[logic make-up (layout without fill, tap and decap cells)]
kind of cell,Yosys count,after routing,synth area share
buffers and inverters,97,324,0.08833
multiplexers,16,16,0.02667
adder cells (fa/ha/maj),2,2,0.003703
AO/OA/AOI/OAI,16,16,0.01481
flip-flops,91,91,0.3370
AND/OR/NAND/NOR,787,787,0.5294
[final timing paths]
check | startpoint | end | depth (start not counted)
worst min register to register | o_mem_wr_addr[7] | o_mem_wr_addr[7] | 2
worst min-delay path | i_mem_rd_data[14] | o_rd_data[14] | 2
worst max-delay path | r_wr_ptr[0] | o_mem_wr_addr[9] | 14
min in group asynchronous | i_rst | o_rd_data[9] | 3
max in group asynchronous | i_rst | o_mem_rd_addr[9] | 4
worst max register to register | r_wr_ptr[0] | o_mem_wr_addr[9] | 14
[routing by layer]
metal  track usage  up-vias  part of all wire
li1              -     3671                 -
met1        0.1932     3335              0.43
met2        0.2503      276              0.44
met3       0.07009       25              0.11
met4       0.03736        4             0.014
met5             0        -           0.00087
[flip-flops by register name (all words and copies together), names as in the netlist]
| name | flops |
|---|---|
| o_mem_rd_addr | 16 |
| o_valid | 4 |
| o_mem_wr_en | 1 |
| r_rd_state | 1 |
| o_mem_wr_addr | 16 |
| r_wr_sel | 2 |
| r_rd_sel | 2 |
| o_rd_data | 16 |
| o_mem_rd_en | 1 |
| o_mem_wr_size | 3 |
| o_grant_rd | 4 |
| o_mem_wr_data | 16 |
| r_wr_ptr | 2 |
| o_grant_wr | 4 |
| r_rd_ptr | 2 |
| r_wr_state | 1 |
==> src/rtl/sap_pkg.sv <==
// rtl/sap_pkg.sv - shared opcodes, T-state constants and control word for the SAP-U sequencer
package sap_pkg;

    localparam int OPCODE_W  = 4;
    localparam int NUM_STEPS = 5;

    localparam logic [OPCODE_W-1:0] OP_NOP = 4'h0;
    localparam logic [OPCODE_W-1:0] OP_LDA = 4'h1;
    localparam logic [OPCODE_W-1:0] OP_ADD = 4'h2;
    localparam logic [OPCODE_W-1:0] OP_SUB = 4'h3;
    localparam logic [OPCODE_W-1:0] OP_STA = 4'h4;
    localparam logic [OPCODE_W-1:0] OP_LDI = 4'h5;
    localparam logic [OPCODE_W-1:0] OP_JMP = 4'h6;
    localparam logic [OPCODE_W-1:0] OP_JC  = 4'h7;
    localparam logic [OPCODE_W-1:0] OP_JZ  = 4'h8;
    localparam logic [OPCODE_W-1:0] OP_OUT = 4'hE;
    localparam logic [OPCODE_W-1:0] OP_HLT = 4'hF;

    localparam logic [2:0] T0 = 3'd0;
    localparam logic [2:0] T1 = 3'd1;
    localparam logic [2:0] T2 = 3'd2;
    localparam logic [2:0] T3 = 3'd3;
    localparam logic [2:0] T4 = 3'(NUM_STEPS - 1);

    typedef struct packed {
        logic mar_in_n;
        logic ram_in_n;
        logic ram_out_n;
        logic ir_in_n;
        logic ir_out_n;
        logic a_in_n;
        logic a_out_n;
        logic b_in_n;
        logic alu_out_n;
        logic flags_in_n;
        logic out_in_n;
        logic alu_sub;
        logic pc_enable;
        logic pc_out_n;
        logic jump_n;
    } ctrl_t;

    localparam ctrl_t CTRL_IDLE = '{
        mar_in_n: 1'b1, ram_in_n: 1'b1, ram_out_n: 1'b1, ir_in_n: 1'b1,
        ir_out_n: 1'b1, a_in_n: 1'b1, a_out_n: 1'b1, b_in_n: 1'b1,
        alu_out_n: 1'b1, flags_in_n: 1'b1, out_in_n: 1'b1, alu_sub: 1'b0,
        pc_enable: 1'b0, pc_out_n: 1'b1, jump_n: 1'b1
    };

endpackage

==> src/rtl/step_counter.sv <==
// rtl/step_counter.sv - falling-edge T-state counter with early return and hold
import sap_pkg::*;

module step_counter (
    input  logic       clk,
    input  logic       clear_n,
    input  logic       ret_zero,
    input  logic       hold,
    output logic [2:0] step
);

    logic [2:0] step_q;
    logic [2:0] step_d;

    always_comb begin
        step_d = step_q;
        if (!hold) begin
            if (ret_zero || step_q >= T4) begin
                step_d = T0;
            end else begin
                step_d = step_q + 3'd1;
            end
        end
    end

    always_ff @(negedge clk or negedge clear_n) begin
        if (!clear_n) begin
            step_q <= T0;
        end else begin
            step_q <= step_d;
        end
    end

    assign step = step_q;

endmodule
**config.mk**
```make
export PLATFORM = sky130hd
export DESIGN_NAME = issue_scoreboard
export DESIGN_NICKNAME = d
export VERILOG_FILES = /design/src/rtl/rv_opcodes_pkg.sv /design/src/rtl/instr_fifo.sv /design/src/rtl/issue_scoreboard.sv
export SDC_FILE = /design/constraint.sdc
export NUM_CORES = 1
export LEC_CHECK = 0
export ABC_AREA = 1
export CELL_PAD_IN_SITES_DETAIL_PLACEMENT = 0
export CELL_PAD_IN_SITES_GLOBAL_PLACEMENT = 1
export CORE_ASPECT_RATIO = 1.5
export CORE_UTILIZATION = 47
export CTS_CLUSTER_SIZE = 30
export DETAILED_ROUTE_END_ITERATION = 10
export PLACE_DENSITY = 0.88
export SETUP_SLACK_MARGIN = 0.3
export SKIP_LAST_GASP = 1
export SLEW_MARGIN = 25
export SYNTH_ARGS = -nofsm -noshare
export SYNTH_HDL_FRONTEND = slang
export SYNTH_SLANG_ARGS = --single-unit
```
**constraint.sdc**
```tcl
create_clock -name clk -period 16.7 [get_ports clk]
set_input_delay 2.505 -clock clk [delete_from_list [all_inputs] [get_ports clk]]
set_output_delay 2.505 -clock clk [all_outputs]
set_load 0.02 [all_outputs]
```
**src/rtl/rv_opcodes_pkg.sv**
```systemverilog
// Shared RV64 opcode table and register-use decode.
// The decoder and the hazard logic both take their view of an instruction from here.
package rv_opcodes_pkg;

  localparam logic [6:0] OP_LUI       = 7'b0110111;
  localparam logic [6:0] OP_AUIPC     = 7'b0010111;
  localparam logic [6:0] OP_JAL       = 7'b1101111;
  localparam logic [6:0] OP_JALR      = 7'b1100111;
  localparam logic [6:0] OP_BRANCH    = 7'b1100011;
  localparam logic [6:0] OP_LOAD      = 7'b0000011;
  localparam logic [6:0] OP_STORE     = 7'b0100011;
  localparam logic [6:0] OP_OP_IMM    = 7'b0010011;
  localparam logic [6:0] OP_OP_IMM_32 = 7'b0011011;
  localparam logic [6:0] OP_OP        = 7'b0110011;
  localparam logic [6:0] OP_OP_32     = 7'b0111011;

  // Which register fields an instruction actually uses.
  typedef struct packed {
    logic use1;  // reads rs1
    logic use2;  // reads rs2
    logic wr;    // writes rd
  } reg_use_t;

  // Unknown opcodes read nothing and write nothing, so they never stall.
  function automatic reg_use_t decode_use(input logic [6:0] op);
    reg_use_t u;
    u = '0;
    case (op)
      OP_LUI, OP_AUIPC, OP_JAL:   u = '{use1: 1'b0, use2: 1'b0, wr: 1'b1};
      OP_JALR, OP_LOAD,
      OP_OP_IMM, OP_OP_IMM_32:    u = '{use1: 1'b1, use2: 1'b0, wr: 1'b1};
      OP_BRANCH, OP_STORE:        u = '{use1: 1'b1, use2: 1'b1, wr: 1'b0};
      OP_OP, OP_OP_32:            u = '{use1: 1'b1, use2: 1'b1, wr: 1'b1};
      default:                    u = '0;
    endcase
    return u;
  endfunction

endpackage

```
**src/rtl/instr_fifo.sv**
```systemverilog
// Generic synchronous FIFO with push/pop/flush and an occupancy count.
// Read data is the head entry, available combinationally.
module instr_fifo #(
  parameter int DEPTH = 4,
  parameter int W     = 96
) (
  input  logic                         clk,
  input  logic                         reset,
  input  logic                         flush,
  input  logic                         push,
  input  logic                         pop,
  input  logic [W-1:0]                 wdata,
  output logic [W-1:0]                 rdata,
  output logic                         full,
  output logic                         empty,
  output logic [$clog2(DEPTH+1)-1:0]   count
);

  localparam int PTR_W = $clog2(DEPTH);
  localparam int CNT_W = $clog2(DEPTH+1);

  logic [W-1:0]     mem [DEPTH];
  logic [PTR_W-1:0] wr_ptr;
  logic [PTR_W-1:0] rd_ptr;
  logic             do_push;

  assign do_push = push && !flush;
  assign full    = (count == CNT_W'(DEPTH));
  assign empty   = (count == '0);
  assign rdata   = mem[rd_ptr];

  // Storage write; an entry only becomes visible through the pointers/count.
  // NOTE: the array is deliberately not reset -- validity comes from count, and a reset
  // on storage would cost a flop reset per bit for no functional gain.
  always_ff @(posedge clk) begin
    if (do_push) mem[wr_ptr] <= wdata;
  end

  // Pointers and occupancy; DEPTH is a power of two so pointers wrap naturally.
  // NOTE: sequential state uses non-blocking assignments so every flop samples pre-edge values.
  always_ff @(posedge clk or negedge reset) begin
    if (!reset) begin
      wr_ptr <= '0;
      rd_ptr <= '0;
      count  <= '0;
    end else if (flush) begin
      wr_ptr <= '0;
      rd_ptr <= '0;
      count  <= '0;
    end else begin
      if (do_push) wr_ptr <= wr_ptr + PTR_W'(1);
      if (pop)     rd_ptr <= rd_ptr + PTR_W'(1);
      case ({do_push, pop})
        2'b10:   count <= count + CNT_W'(1);
        2'b01:   count <= count - CNT_W'(1);
        default: count <= count;
      endcase
    end
  end

endmodule

```
**src/rtl/issue_scoreboard.sv**
```systemverilog
// In-order issue buffer between fetch and decode. Holds the head instruction
// while any register it reads or writes has a write-back still outstanding.
module issue_scoreboard
  import rv_opcodes_pkg::*;
#(
  parameter int DEPTH = 4,
  parameter int PC_W  = 64
) (
  input  logic                         clk,
  input  logic                         reset,
  input  logic                         flush,
  input  logic                         in_valid,
  output logic                         in_ready,
  input  logic [31:0]                  in_instr,
  input  logic [PC_W-1:0]              in_pc,
  output logic                         out_valid,
  input  logic                         out_ready,
  output logic [31:0]                  out_instr,
  output logic [PC_W-1:0]              out_pc,
  input  logic                         wb_valid,
  input  logic [4:0]                   wb_rd,
  output logic                         stall_raw,
  output logic [31:0]                  busy_mask,
  output logic [$clog2(DEPTH+1)-1:0]   count
);

  localparam int ENT_W = PC_W + 32;

  logic [ENT_W-1:0] head;
  logic             fifo_full;
  logic             fifo_empty;
  logic             push;
  logic             issue;
  logic [31:0]      busy_q;
  logic [4:0]       rd;
  logic [4:0]       rs1;
  logic [4:0]       rs2;
  reg_use_t         head_use;
  logic             hazard;
  logic [31:0]      set_mask;
  logic [31:0]      clr_mask;

  instr_fifo #(
    .DEPTH (DEPTH),
    .W     (ENT_W)
  ) u_fifo (
    .clk   (clk),
    .reset (reset),
    .flush (flush),
    .push  (push),
    .pop   (issue),
    .wdata ({in_pc, in_instr}),
    .rdata (head),
    .full  (fifo_full),
    .empty (fifo_empty),
    .count (count)
  );

  assign in_ready  = !fifo_full;
  assign push      = in_valid && in_ready;
  assign out_pc    = head[ENT_W-1:32];
  assign out_instr = head[31:0];
  assign busy_mask = busy_q;

  assign rd       = out_instr[11:7];
  assign rs1      = out_instr[19:15];
  assign rs2      = out_instr[24:20];
  assign head_use = decode_use(out_instr[6:0]);

  // Hazard check against the registered scoreboard only: a write-back this cycle
  // does not release a dependent until the following cycle.
  // NOTE: every combinational output gets a default first so no path can infer a latch.
  always_comb begin
    hazard = 1'b0;
    if (head_use.use1 && busy_q[rs1]) hazard = 1'b1;
    if (head_use.use2 && busy_q[rs2]) hazard = 1'b1;
    if (head_use.wr   && busy_q[rd])  hazard = 1'b1;
  end

  assign out_valid = !fifo_empty && !hazard;
  assign stall_raw = !fifo_empty &&  hazard;
  assign issue     = out_valid && out_ready;

  // Set/clear requests for this edge; x0 is never tracked.
  always_comb begin
    set_mask = '0;
    clr_mask = '0;
    if (issue && head_use.wr && (rd != 5'd0)) set_mask[rd]    = 1'b1;
    if (wb_valid && (wb_rd != 5'd0))         clr_mask[wb_rd] = 1'b1;
  end

  // Scoreboard update; flush leaves it alone because issued ops still write back.
  always_ff @(posedge clk or negedge reset) begin
    if (!reset) begin
      busy_q <= '0;
    end else begin
      busy_q <= ((busy_q & ~clr_mask) | set_mask) & 32'hFFFF_FFFE;
    end
  end

  // A set and clear of the same register would mean a WAW slipped through.
  a_no_set_clr_overlap: assert property (@(posedge clk) disable iff (!reset)
    ((set_mask & clr_mask) == 32'd0))
    else $error("scoreboard set and clear collide on the same register");

  // Write-back for a register nobody is waiting on points at an upstream bug.
  a_wb_targets_busy: assert property (@(posedge clk) disable iff (!reset)
    (wb_valid && (wb_rd != 5'd0)) |-> busy_q[wb_rd])
    else $error("write-back to a register that is not busy");

endmodule

```
==> metrics <==
CTS tree built; Worst EP required ~14 ns; Fill cells 2,915; leading area contributor after synthesis edfxtp_1; Critical path origin u_fifo.rd_ptr[1]; synthesized flop and latch total 422; Die Y between 200 and 250 µm; CP peak stage delay 0.77 ns; NumNets Final 1,837; sequential area share after synthesis 0.7064; DPL Wire Length 27.92 mm; Pwr Density 157.9 nW/µm²; crit path max fanout 84; Avg Vias per Cell between 5 and 6; all-layer global routing usage 0.2293; Core Util, Final 0.5888; dpl cell area 20,470 µm²; adder-cell share of the synthesized area 0.003965; RR Startpoint u_fifo.rd_ptr[1]; Syn-to-layout area delta 22.98%; post-route setup slack 9.361 ns; GRT overflow 0; Vias 12,230; most frequent cells in the layout 384 x edfxtp_1, 249 x nand2_1, 239 x clkdlybuf4s50_1; Avg Inst Size Synth roughly 12 µm²; max-slew violations 0; r2r worst-path depth 16; die area 38,390 µm²; initial antenna violation count 4; max-cap viol count 0; vias in the first global route 12,170; worst min-delay path class flip-flop to flip-flop; design area 21,730 µm²; R2R setup slack 11.99 ns; hold path depth 2; die width 160.3 µm; cts hold-fix bufs 0; most used cell, CP nand3_1; Avg WL per Cell 19.71 µm; CP Capture Type primary output; initial drt markers 969; XOR/XNOR share of the synthesized area 0.0004956; Post-CTS Resized 0; YS warnings 0; first-pass GRT wire length 67.48 mm; root buffer cell clkbuf_16; Synth area leaders edfxtp_1 65%, o21ai_0 5.7%, dfrtp_1 5.4%, nand2_1 5.3%, nor2_1 4.0%; TNS Setup 0 ns; setup bufs post-CTS 0; Core Rows 86; min Tclk post-route 7.339 ns; largest family of logic cells by synthesized area simple AND/OR/NAND/NOR gates; Critical Path Source Type flip-flop; RSZ-0062 raised after global routing no; hold path startpoint busy_mask[14]; CTS buffer count 40; CP Cell Sequence clkinv_2, buf_4, nand3_2, nand2_2, nand2_1, nand3_1, nand3_1, nand3_1, nand3b_1, nand3_1, nand3_2, nor2_4, clkdlybuf4s50_1; fraction of layout cells with a size suffix above 1 0.08167; Hold Vio Cnt, Final 0; synthesized area 17,670 µm²; Routed WL 44.08 mm; PortBufs approximately 240; slowest library cell on the worst path buf_4; Routability Congestion just over 0.9; CTS Buffer Depth 3; status complete, no violations; WHS Endpoint busy_mask[14]; clk sinks around 420; crit path kind flip-flop to primary output; Yosys cell types 37; I/O pin cnt 241; Post-Syn Nets 1,619; Gate Count Post-Synth roughly 1,500; slew at the pin with the worst max-slew slack 1.008 ns; H-tree depth 2; Clock Skew approximately 0.010 ns; Worst-Skew Late Latency roughly 0.54 ns; Post-Place Setup Slack 9.950 ns; top-area cell type share of the netlist area 0.6526; P_leak 0.007735 µW; Compound-Gate Fraction of Synth Area 0.1060; core area 36,910 µm²; clock-pin slew on the worst setup and hold paths around 0.060 ns; Initial Util 0.4788; maximum clock rate 0.1363 GHz; multiplexer area fraction after synthesis 0.0005665; most common cell after layout, fill and taps aside edfxtp_1; final critical-path share of the clock period 0.4394; Synth Area in Simple Gates 0.1411; setup violators final 0; Worst IR Drop VDD 130.5 µV; Detail Route Antenna Nets 0; largest net degree at the start of global routing 100; first-pass iteration count of the detailed router 5; Worst Path Arrival 4.83 ns; DRC viols 0; Worst R2R End busy_mask[31]; relative max-transition margin 0.3282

┄┄┄┄┄┄┄┄┄┄┄┄┄┄┄┄┄┄┄┄

→ EXERCISE DIRECTIONS: In the listing above, find the line with "[flip-flops by register" and the line with "r_rd_ptr | 2 |". Output those two lines and every line between them, exactly as written.

→ WRITTEN RESPONSE:
[flip-flops by register name (all words and copies together), names as in the netlist]
| name | flops |
|---|---|
| o_mem_rd_addr | 16 |
| o_valid | 4 |
| o_mem_wr_en | 1 |
| r_rd_state | 1 |
| o_mem_wr_addr | 16 |
| r_wr_sel | 2 |
| r_rd_sel | 2 |
| o_rd_data | 16 |
| o_mem_rd_en | 1 |
| o_mem_wr_size | 3 |
| o_grant_rd | 4 |
| o_mem_wr_data | 16 |
| r_wr_ptr | 2 |
| o_grant_wr | 4 |
| r_rd_ptr | 2 |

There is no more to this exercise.